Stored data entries
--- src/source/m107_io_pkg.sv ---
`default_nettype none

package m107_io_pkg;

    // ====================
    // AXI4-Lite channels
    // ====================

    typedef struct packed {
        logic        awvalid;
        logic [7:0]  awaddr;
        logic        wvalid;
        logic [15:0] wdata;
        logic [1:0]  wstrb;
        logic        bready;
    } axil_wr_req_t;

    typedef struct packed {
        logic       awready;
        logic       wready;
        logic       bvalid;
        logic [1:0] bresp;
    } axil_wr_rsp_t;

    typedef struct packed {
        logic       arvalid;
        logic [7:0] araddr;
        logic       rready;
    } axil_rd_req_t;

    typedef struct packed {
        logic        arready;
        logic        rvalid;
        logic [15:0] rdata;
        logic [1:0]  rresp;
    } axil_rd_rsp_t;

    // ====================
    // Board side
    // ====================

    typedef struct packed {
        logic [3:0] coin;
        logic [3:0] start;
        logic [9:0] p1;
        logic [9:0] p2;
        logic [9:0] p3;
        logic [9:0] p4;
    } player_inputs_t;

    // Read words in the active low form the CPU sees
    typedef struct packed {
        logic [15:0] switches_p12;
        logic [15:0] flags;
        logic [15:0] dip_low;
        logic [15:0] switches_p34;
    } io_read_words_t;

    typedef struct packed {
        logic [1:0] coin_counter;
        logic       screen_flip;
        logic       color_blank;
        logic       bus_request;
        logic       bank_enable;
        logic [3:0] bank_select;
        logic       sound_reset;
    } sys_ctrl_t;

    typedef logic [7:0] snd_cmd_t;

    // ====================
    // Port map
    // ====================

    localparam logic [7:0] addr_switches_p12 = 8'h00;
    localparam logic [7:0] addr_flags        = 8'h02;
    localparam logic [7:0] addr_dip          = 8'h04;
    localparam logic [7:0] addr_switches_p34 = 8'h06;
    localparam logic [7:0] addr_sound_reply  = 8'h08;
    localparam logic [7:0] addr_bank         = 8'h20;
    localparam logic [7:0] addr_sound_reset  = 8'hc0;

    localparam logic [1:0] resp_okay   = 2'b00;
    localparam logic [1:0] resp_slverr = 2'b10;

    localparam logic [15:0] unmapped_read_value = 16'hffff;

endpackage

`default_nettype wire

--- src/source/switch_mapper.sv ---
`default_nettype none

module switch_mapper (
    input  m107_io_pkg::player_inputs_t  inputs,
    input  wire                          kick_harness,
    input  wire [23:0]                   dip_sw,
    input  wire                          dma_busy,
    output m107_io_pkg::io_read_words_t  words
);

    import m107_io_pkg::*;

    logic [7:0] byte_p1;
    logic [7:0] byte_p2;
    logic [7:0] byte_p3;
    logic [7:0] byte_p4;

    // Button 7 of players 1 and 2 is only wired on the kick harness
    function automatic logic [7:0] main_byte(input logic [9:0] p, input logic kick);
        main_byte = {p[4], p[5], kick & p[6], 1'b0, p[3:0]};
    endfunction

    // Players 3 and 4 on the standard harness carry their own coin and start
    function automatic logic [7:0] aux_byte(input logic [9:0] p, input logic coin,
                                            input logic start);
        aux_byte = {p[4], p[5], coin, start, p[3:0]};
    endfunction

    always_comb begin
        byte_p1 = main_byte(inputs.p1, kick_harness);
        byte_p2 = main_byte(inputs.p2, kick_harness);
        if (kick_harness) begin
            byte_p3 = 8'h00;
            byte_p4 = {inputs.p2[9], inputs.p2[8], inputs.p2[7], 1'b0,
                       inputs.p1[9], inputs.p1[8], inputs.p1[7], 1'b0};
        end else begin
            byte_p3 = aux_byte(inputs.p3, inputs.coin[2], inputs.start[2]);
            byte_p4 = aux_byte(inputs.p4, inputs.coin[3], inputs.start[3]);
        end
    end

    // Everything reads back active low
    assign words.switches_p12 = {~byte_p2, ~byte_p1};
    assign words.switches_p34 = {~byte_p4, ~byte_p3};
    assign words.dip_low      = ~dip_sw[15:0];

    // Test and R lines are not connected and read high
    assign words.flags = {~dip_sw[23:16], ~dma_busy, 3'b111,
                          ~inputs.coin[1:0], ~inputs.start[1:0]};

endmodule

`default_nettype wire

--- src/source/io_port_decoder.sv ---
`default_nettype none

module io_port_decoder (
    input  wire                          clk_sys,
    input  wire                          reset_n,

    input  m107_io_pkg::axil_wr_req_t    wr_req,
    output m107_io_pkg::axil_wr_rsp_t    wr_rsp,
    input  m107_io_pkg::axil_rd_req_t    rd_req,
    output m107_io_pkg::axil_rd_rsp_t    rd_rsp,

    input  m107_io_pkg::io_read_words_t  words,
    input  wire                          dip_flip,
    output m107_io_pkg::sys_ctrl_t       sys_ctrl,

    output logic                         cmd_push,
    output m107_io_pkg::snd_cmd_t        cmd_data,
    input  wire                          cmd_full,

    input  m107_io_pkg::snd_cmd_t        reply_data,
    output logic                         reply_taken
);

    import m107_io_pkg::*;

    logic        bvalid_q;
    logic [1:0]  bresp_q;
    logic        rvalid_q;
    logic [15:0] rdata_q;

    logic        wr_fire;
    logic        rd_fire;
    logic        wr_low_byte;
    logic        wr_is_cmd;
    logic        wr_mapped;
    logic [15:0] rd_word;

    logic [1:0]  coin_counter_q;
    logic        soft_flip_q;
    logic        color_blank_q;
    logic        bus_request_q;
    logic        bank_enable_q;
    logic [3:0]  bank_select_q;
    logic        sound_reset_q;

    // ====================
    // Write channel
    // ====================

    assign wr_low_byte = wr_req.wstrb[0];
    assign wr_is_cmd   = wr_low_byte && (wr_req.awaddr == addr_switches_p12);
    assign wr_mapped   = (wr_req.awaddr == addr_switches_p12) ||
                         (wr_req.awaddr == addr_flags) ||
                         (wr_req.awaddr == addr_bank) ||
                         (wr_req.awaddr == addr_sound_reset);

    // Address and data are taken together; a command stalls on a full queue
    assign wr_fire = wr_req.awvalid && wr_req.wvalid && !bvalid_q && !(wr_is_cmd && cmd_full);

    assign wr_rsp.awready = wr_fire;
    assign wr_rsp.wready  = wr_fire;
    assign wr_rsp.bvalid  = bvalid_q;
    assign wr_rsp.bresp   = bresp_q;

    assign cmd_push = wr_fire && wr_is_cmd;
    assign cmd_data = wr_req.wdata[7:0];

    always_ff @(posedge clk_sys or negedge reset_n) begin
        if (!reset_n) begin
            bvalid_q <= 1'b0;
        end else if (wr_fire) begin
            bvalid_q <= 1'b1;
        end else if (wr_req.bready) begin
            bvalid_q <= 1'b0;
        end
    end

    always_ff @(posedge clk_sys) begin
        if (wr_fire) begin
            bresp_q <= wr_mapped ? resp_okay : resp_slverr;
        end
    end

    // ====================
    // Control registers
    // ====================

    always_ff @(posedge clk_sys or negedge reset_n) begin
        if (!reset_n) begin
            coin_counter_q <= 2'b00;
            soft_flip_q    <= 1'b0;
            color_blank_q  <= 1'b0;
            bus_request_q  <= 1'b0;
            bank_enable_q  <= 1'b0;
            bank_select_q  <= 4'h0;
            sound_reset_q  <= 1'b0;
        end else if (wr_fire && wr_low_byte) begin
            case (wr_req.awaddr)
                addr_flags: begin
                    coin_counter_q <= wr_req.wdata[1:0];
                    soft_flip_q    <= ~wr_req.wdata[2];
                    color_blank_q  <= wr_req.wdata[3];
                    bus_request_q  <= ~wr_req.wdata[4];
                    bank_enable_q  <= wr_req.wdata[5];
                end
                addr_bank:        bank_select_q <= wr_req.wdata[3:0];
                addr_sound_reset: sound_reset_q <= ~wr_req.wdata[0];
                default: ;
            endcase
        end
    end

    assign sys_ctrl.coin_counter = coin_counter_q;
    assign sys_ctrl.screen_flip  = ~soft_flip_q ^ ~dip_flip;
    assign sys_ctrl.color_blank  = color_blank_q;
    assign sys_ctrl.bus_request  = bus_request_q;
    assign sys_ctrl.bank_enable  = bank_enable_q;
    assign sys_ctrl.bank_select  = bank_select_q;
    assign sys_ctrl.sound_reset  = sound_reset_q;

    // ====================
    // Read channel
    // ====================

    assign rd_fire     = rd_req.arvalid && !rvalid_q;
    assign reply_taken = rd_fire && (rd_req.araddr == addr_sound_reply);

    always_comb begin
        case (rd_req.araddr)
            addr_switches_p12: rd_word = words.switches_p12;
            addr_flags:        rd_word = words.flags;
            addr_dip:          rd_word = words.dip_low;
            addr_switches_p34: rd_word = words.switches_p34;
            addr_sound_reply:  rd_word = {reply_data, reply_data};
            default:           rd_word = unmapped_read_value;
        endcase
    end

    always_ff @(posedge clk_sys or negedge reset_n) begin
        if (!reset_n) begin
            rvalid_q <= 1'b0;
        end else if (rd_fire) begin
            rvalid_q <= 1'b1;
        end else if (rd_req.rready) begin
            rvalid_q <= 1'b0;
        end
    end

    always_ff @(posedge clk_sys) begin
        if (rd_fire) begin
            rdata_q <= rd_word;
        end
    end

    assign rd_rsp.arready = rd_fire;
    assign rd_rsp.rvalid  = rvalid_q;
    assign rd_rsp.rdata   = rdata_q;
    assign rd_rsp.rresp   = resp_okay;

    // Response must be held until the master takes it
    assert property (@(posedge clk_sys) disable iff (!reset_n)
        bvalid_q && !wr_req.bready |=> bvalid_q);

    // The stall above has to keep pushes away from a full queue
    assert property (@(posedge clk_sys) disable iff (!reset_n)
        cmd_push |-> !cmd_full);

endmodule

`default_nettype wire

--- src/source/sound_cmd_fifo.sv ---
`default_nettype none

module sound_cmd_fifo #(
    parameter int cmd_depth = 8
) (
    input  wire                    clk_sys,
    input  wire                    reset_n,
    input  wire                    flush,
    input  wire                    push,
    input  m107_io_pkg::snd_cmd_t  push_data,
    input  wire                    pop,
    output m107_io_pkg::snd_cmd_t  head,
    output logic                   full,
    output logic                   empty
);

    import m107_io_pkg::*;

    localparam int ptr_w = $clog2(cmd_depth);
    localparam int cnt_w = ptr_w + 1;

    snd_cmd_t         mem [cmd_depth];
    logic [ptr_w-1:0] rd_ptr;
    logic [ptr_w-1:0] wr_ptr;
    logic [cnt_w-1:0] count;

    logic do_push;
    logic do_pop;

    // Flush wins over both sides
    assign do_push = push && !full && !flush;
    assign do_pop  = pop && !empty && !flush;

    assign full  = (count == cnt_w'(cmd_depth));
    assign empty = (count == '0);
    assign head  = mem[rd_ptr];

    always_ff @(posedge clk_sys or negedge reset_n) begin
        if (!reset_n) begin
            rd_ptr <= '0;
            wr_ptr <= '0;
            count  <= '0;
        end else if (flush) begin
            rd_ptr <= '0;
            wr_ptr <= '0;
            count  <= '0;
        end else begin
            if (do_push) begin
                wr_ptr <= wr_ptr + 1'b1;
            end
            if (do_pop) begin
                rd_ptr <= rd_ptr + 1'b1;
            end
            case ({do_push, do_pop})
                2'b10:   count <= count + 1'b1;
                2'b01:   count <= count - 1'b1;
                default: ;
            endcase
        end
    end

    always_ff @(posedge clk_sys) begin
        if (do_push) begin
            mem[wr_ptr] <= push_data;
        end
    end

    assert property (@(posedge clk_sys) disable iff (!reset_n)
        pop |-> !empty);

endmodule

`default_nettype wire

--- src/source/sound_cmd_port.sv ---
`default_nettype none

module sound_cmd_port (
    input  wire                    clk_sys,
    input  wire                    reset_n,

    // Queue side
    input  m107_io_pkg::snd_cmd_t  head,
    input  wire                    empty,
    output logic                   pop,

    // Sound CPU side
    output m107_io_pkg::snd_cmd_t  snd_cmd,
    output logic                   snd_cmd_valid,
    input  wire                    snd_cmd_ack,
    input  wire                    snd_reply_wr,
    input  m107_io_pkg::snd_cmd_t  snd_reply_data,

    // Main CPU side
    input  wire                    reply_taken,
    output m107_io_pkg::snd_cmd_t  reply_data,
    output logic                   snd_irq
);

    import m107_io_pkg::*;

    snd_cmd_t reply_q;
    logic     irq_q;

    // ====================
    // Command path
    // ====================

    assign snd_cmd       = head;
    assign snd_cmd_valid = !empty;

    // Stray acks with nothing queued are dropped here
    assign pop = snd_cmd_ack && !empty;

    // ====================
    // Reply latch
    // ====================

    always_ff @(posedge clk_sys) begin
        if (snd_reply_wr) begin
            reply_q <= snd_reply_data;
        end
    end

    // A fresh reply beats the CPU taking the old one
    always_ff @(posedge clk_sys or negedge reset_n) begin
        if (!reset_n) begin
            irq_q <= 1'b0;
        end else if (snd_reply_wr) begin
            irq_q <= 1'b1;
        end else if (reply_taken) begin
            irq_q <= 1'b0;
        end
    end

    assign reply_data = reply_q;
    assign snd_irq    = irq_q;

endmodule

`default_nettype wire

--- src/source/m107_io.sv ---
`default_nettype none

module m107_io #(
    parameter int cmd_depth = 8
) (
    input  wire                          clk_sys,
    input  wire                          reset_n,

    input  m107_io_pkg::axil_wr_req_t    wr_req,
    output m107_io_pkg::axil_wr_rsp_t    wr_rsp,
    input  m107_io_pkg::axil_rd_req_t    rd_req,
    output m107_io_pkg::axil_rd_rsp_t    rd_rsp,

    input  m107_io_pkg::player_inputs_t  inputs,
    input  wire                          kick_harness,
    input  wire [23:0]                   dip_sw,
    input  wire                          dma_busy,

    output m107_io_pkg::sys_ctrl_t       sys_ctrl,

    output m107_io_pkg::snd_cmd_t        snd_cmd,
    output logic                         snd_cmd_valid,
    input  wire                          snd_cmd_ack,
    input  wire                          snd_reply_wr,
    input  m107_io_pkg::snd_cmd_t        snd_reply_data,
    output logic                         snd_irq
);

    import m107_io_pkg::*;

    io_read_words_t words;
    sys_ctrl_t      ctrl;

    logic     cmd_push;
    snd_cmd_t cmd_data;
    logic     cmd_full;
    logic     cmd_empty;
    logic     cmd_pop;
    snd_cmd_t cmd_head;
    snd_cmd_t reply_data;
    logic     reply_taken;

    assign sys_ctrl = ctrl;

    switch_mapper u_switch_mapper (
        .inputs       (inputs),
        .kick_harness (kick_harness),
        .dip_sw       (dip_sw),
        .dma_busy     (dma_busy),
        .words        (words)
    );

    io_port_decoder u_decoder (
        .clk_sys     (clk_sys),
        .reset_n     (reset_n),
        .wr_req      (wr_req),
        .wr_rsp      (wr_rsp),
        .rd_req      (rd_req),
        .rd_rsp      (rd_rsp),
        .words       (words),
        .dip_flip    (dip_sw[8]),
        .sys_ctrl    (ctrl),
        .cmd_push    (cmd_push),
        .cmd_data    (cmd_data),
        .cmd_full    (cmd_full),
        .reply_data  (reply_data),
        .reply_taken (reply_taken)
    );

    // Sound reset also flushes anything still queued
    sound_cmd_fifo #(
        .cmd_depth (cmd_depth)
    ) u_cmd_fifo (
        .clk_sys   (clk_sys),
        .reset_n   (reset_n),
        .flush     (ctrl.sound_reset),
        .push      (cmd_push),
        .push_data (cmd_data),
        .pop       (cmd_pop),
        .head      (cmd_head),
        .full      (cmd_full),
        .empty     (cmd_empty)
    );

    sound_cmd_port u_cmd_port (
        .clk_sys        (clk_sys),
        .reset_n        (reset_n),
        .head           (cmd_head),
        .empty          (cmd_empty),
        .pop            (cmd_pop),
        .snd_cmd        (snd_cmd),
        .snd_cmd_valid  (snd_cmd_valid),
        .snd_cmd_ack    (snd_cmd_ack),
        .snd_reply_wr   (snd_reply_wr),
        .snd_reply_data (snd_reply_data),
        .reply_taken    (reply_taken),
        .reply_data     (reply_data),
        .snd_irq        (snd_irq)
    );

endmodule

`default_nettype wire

▶ [Work request]
When a line in the entries above contains "bready", count it; please answer with the number only.

▶ [Your response]
3